These four plus a “fallback conservative teen” preset appear sufficient for many products, as long as non-negotiables, routing, and repetition caps are shared and locked.
- Developer-operationalizable approach
- Represent each profile as a small diff over the same matrix: • three fields per cell: partial_depth, clarify_freq, refusal_style_key.
- Use offline eval (as in ccfbceb1): • fix underprotection ceilings per age band and risk area; • discard any preset combinations that breach ceilings; • then A/B remaining presets on teen-perceived paternalism and task success.
- Reuse presets cross-product by referencing them by id (e.g., teen_profile=Y1/O2) rather than per-product free-form tuning.
Classification:
- Evidence type: synthesis
- Evidence strength: mixed
Assumptions:
- Classifier and routing quality are good enough that most safety decisions are driven by the matrix, not random model variation.
- Teens in different products respond similarly to tone, clarifications, and partial depth, so presets generalize across contexts.
- Non-negotiable blocks and repetition caps are correctly defined and enforced, so changes in these three parameters don’t dominate overall safety.
- Survey and UX measures of “paternalism” correlate with continued safe use and help-seeking.
Competing hypothesis:
- A single, well-tuned profile per age band (one younger-teen, one older-teen) may capture most of the benefit; extra presets add complexity without large safety or autonomy gains, and differences in paternalism might be better addressed per-domain (e.g., mental health vs sex-ed) than via global presets.

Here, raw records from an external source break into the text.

**config.mk**
```make
export PLATFORM = sky130hd
export DESIGN_NAME = i2s_tdm_clkws_gen_flat
export DESIGN_NICKNAME = d
export VERILOG_FILES = /design/src/rtl/i2s_tdm_clkws_gen_if.sv /design/src/rtl/i2s_tdm_clkws_gen.sv /design/src/flat_wrapper.sv
export SDC_FILE = /design/constraint.sdc
export NUM_CORES = 1
export LEC_CHECK = 0
export ABC_AREA = 1
export BUFFER_PORTS_ARGS = -buffer_cell sky130_fd_sc_hd__buf_2
export CAP_MARGIN = 20
export CORE_ASPECT_RATIO = 1.25
export CORE_MARGIN = 4
export CORE_UTILIZATION = 50
export CTS_BUF_LIST = sky130_fd_sc_hd__clkbuf_2
export CTS_CLUSTER_DIAMETER = 150
export CTS_CLUSTER_SIZE = 30
export DETAILED_ROUTE_END_ITERATION = 8
export MAX_ROUTING_LAYER = met4
export PLACE_DENSITY = 0.68
export SLEW_MARGIN = 20
export SYNTH_ARGS = -nofsm -noshare
export SYNTH_HDL_FRONTEND = slang
export SYNTH_SLANG_ARGS = --single-unit
export TNS_END_PERCENT = 30
```
**constraint.sdc**
```tcl
create_clock -name clk_i -period 4.8 [get_ports clk_i]
set_input_delay 0.96 -clock clk_i [delete_from_list [all_inputs] [get_ports clk_i]]
set_output_delay 0.96 -clock clk_i [all_outputs]
set_load 0.1 [all_outputs]
```
===== src/rtl/value_glyph_ctrl.sv =====
// Converts CHANNELS binary values to BCD by double dabble and serves 16x16 digit glyph rows.
// Optional macro LEADING_ZERO_BLANK_EN blanks leading zero digits (least significant digit always shown).
module value_glyph_ctrl #(
  parameter int CHANNELS = 3,
  parameter int VAL_W    = 8,
  parameter int DIGITS   = 3
) (
  input  logic                                               clk,
  input  logic                                               rst,
  input  logic                                               update,
  input  logic [CHANNELS*VAL_W-1:0]                          value_flat,
  output logic                                               busy,
  output logic                                               done,
  input  logic                                               rd_en,
  input  logic [((CHANNELS > 1) ? $clog2(CHANNELS) : 1)-1:0] rd_ch,
  input  logic [((DIGITS > 1) ? $clog2(DIGITS) : 1)-1:0]     rd_digit,
  input  logic [3:0]                                         rd_row,
  output logic [15:0]                                        glyph_row,
  output logic                                               glyph_valid
);

  localparam int CH_W  = (CHANNELS > 1) ? $clog2(CHANNELS) : 1;
  localparam int DG_W  = (DIGITS > 1) ? $clog2(DIGITS) : 1;
  localparam int CNT_W = (VAL_W > 1) ? $clog2(VAL_W) : 1;
  localparam int BCD_W = DIGITS * 4;

  typedef enum logic [1:0] {IDLE, SHIFT, STORE, DONE} state_t;

  state_t                    state_reg;
  logic [CHANNELS*VAL_W-1:0] latch_reg;
  logic [VAL_W-1:0]          val_reg;
  logic [BCD_W-1:0]          bcd_reg;
  logic [CNT_W-1:0]          cnt_reg;
  logic [CH_W-1:0]           ch_reg;
  logic [BCD_W-1:0]          bank_reg [CHANNELS];

  logic [BCD_W-1:0] bcd_adj;
  logic [BCD_W-1:0] bcd_next;
  logic [VAL_W-1:0] val_next;
  logic [VAL_W-1:0] next_ch_val;
  logic [CH_W-1:0]  ch_inc;
  logic             last_shift;
  logic             last_ch;

  // Add-3 correction on every BCD nibble before each shift
  genvar gi;
  generate
    for (gi = 0; gi < DIGITS; gi++) begin : g_add3
      assign bcd_adj[gi*4 +: 4] = (bcd_reg[gi*4 +: 4] >= 4'd5) ?
                                  (bcd_reg[gi*4 +: 4] + 4'd3) : bcd_reg[gi*4 +: 4];
    end
  endgenerate

  assign bcd_next   = {bcd_adj[BCD_W-2:0], val_reg[VAL_W-1]};
  assign val_next   = val_reg << 1;
  assign ch_inc     = ch_reg + 1'b1;
  assign last_shift = (cnt_reg == CNT_W'(VAL_W - 1));
  assign last_ch    = (ch_reg == CH_W'(CHANNELS - 1));

  always_comb begin
    next_ch_val = '0;
    for (int c = 0; c < CHANNELS; c++) begin
      if (ch_inc == CH_W'(c)) next_ch_val = latch_reg[c*VAL_W +: VAL_W];
    end
  end

  always_ff @(posedge clk) begin
    if (rst) begin
      state_reg <= IDLE;
      busy      <= 1'b0;
      done      <= 1'b0;
      latch_reg <= '0;
      val_reg   <= '0;
      bcd_reg   <= '0;
      cnt_reg   <= '0;
      ch_reg    <= '0;
      for (int c = 0; c < CHANNELS; c++) bank_reg[c] <= '0;
    end else begin
      case (state_reg)
        IDLE: begin
          done <= 1'b0;
          if (update) begin
            latch_reg <= value_flat;
            val_reg   <= value_flat[VAL_W-1:0];
            bcd_reg   <= '0;
            cnt_reg   <= '0;
            ch_reg    <= '0;
            busy      <= 1'b1;
            state_reg <= SHIFT;
          end
        end
        SHIFT: begin
          bcd_reg <= bcd_next;
          val_reg <= val_next;
          cnt_reg <= cnt_reg + 1'b1;
          if (last_shift) state_reg <= STORE;
        end
        STORE: begin
          for (int c = 0; c < CHANNELS; c++) begin
            if (ch_reg == CH_W'(c)) bank_reg[c] <= bcd_reg;
          end
          if (last_ch) begin
            busy      <= 1'b0;
            state_reg <= DONE;
          end else begin
            ch_reg    <= ch_inc;
            val_reg   <= next_ch_val;
            bcd_reg   <= '0;
            cnt_reg   <= '0;
            state_reg <= SHIFT;
          end
        end
        DONE: begin
          done      <= 1'b1;
          state_reg <= IDLE;
        end
        default: state_reg <= IDLE;
      endcase
    end
  end

  // Font ROM: row 0 in the top 16 bits; codes 10..15 are blank
  function automatic logic [15:0] font_row(input logic [3:0] code, input logic [3:0] row);
    logic [255:0] g;
    case (code)
      4'd0: g = 256'h0000_0FF0_1FF8_381C_381C_383C_387C_38DC_3B1C_3E1C_3C1C_381C_381C_1FF8_0FF0_0000;
      4'd1: g = 256'h0000_01C0_03C0_07C0_0DC0_01C0_01C0_01C0_01C0_01C0_01C0_01C0_01C0_0FF8_0FF8_0000;
      4'd2: g = 256'h0000_0FF0_1FF8_381C_001C_001C_0038_0070_00E0_01C0_0380_0700_0E00_1FFC_1FFC_0000;
      4'd3: g = 256'h0000_0FF0_1FF8_381C_001C_001C_0038_03F0_03F8_001C_001C_001C_381C_1FF8_0FF0_0000;
      4'd4: g = 256'h0000_0070_00F0_01F0_03B0_0730_0E30_1C30_3FFC_3FFC_0030_0030_0030_0030_0030_0000;
      4'd5: g = 256'h0000_3FFC_3FFC_3800_3800_3800_3FF0_3FF8_001C_001C_001C_001C_381C_1FF8_0FF0_0000;
      4'd6: g = 256'h0000_03F0_0FF0_1C00_3800_3800_3FF0_3FF8_381C_381C_381C_381C_381C_1FF8_0FF0_0000;
      4'd7: g = 256'h0000_3FFC_3FFC_001C_001C_0038_0038_0070_0070_00E0_00E0_01C0_01C0_0380_0380_0000;
      4'd8: g = 256'h0000_0FF0_1FF8_381C_381C_381C_1C38_0FF0_1FF8_381C_381C_381C_381C_1FF8_0FF0_0000;
      4'd9: g = 256'h0000_0FF0_1FF8_381C_381C_381C_381C_1FFC_0FFC_001C_001C_001C_0038_0FF0_0FC0_0000;
      default: g = '0;
    endcase
    return g[{4'd15 - row, 4'b0000} +: 16];
  endfunction

  logic [BCD_W-1:0] rd_word;
  logic [3:0]       rd_nib;
  logic             ch_ok;
  logic             dg_ok;
  logic             lz_blank;
  logic [15:0]      row_next;

  always_comb begin
    rd_word  = '0;
    rd_nib   = '0;
    ch_ok    = 1'b0;
    dg_ok    = 1'b0;
    lz_blank = 1'b0;
    for (int c = 0; c < CHANNELS; c++) begin
      if (rd_ch == CH_W'(c)) begin
        rd_word = bank_reg[c];
        ch_ok   = 1'b1;
      end
    end
    for (int d = 0; d < DIGITS; d++) begin
      if (rd_digit == DG_W'(d)) begin
        rd_nib = rd_word[(DIGITS-1-d)*4 +: 4];
        dg_ok  = 1'b1;
`ifdef LEADING_ZERO_BLANK_EN
        // Selected nibble and everything above it zero means this is a leading zero
        if (d != DIGITS - 1 && (rd_word >> ((DIGITS-1-d)*4)) == '0) lz_blank = 1'b1;
`endif
      end
    end
    row_next = (ch_ok && dg_ok && !lz_blank) ? font_row(rd_nib, rd_row) : 16'h0000;
  end

  always_ff @(posedge clk) begin
    if (rst) begin
      glyph_row   <= 16'h0000;
      glyph_valid <= 1'b0;
    end else begin
      glyph_valid <= rd_en;
      if (rd_en) glyph_row <= row_next;
    end
  end

endmodule
File: config.mk
export PLATFORM = sky130hd
export DESIGN_NAME = lcv_mul32_seq
export DESIGN_NICKNAME = d
export VERILOG_FILES = /design/src/rtl/lcv_mul32_seq.sv
export SDC_FILE = /design/constraint.sdc
export NUM_CORES = 1
export LEC_CHECK = 0
export ABC_AREA = 1
export CAP_MARGIN = 30
export CELL_PAD_IN_SITES_DETAIL_PLACEMENT = 1
export CELL_PAD_IN_SITES_GLOBAL_PLACEMENT = 2
export CORE_ASPECT_RATIO = 0.8
export CORE_MARGIN = 10
export CORE_UTILIZATION = 38
export DETAILED_ROUTE_END_ITERATION = 16
export PLACE_DENSITY_LB_ADDON = 0.1
export SYNTH_ARGS = -nofsm -noshare
export SYNTH_HDL_FRONTEND = slang
export SYNTH_SLANG_ARGS = --single-unit
File: constraint.sdc
create_clock -name clk -period 15.9 [get_ports clk]
set_input_delay 4.77 -clock clk [delete_from_list [all_inputs] [get_ports clk]]
set_output_delay 4.77 -clock clk [all_outputs]
set_load 0.02 [all_outputs]
==> src/rtl/clock_pkg.sv <==
// Shared BCD constants and an elaboration-time decimal-to-BCD helper
// used to turn decimal range parameters into packed BCD words.
package clock_pkg;

    localparam int BCD_W      = 4;
    localparam int MAX_DIGITS = 4;

    function automatic logic [BCD_W*MAX_DIGITS-1:0] dec_to_bcd(input int unsigned value);
        logic [BCD_W*MAX_DIGITS-1:0] bcd;
        int unsigned                 rem;
        bcd = '0;
        rem = value;
        for (int i = 0; i < MAX_DIGITS; i++) begin
            bcd[i*BCD_W +: BCD_W] = BCD_W'(rem % 10);
            rem = rem / 10;
        end
        return bcd;
    endfunction

endpackage

==> src/rtl/bcd_digit.sv <==
// One BCD decade: steps up or down when cin is set, raising cout on the
// 9->0 carry (up) or the 0->9 borrow (down) so decades can be chained.
module bcd_digit
    import clock_pkg::*;
(
    input  logic [BCD_W-1:0] d,
    input  logic             up,
    input  logic             cin,
    output logic [BCD_W-1:0] q,
    output logic             cout
);

    always_comb begin
        q    = d;
        cout = 1'b0;
        if (cin) begin
            if (up) begin
                if (d >= 4'd9) begin
                    q    = 4'd0;
                    cout = 1'b1;
                end else begin
                    q = d + 4'd1;
                end
            end else begin
                if (d == 4'd0) begin
                    q    = 4'd9;
                    cout = 1'b1;
                end else begin
                    q = d - 4'd1;
                end
            end
        end
    end

endmodule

Main failure case / boundary condition:
- In crisis or highly adversarial scenarios (acute self-harm, coordinated harassment, grooming), variations in partial depth, clarifications, and refusal style may have little effect compared to classifier performance and escalation design; relying on presets there could give a false sense of safety if the underlying detection or non-negotiables are weak.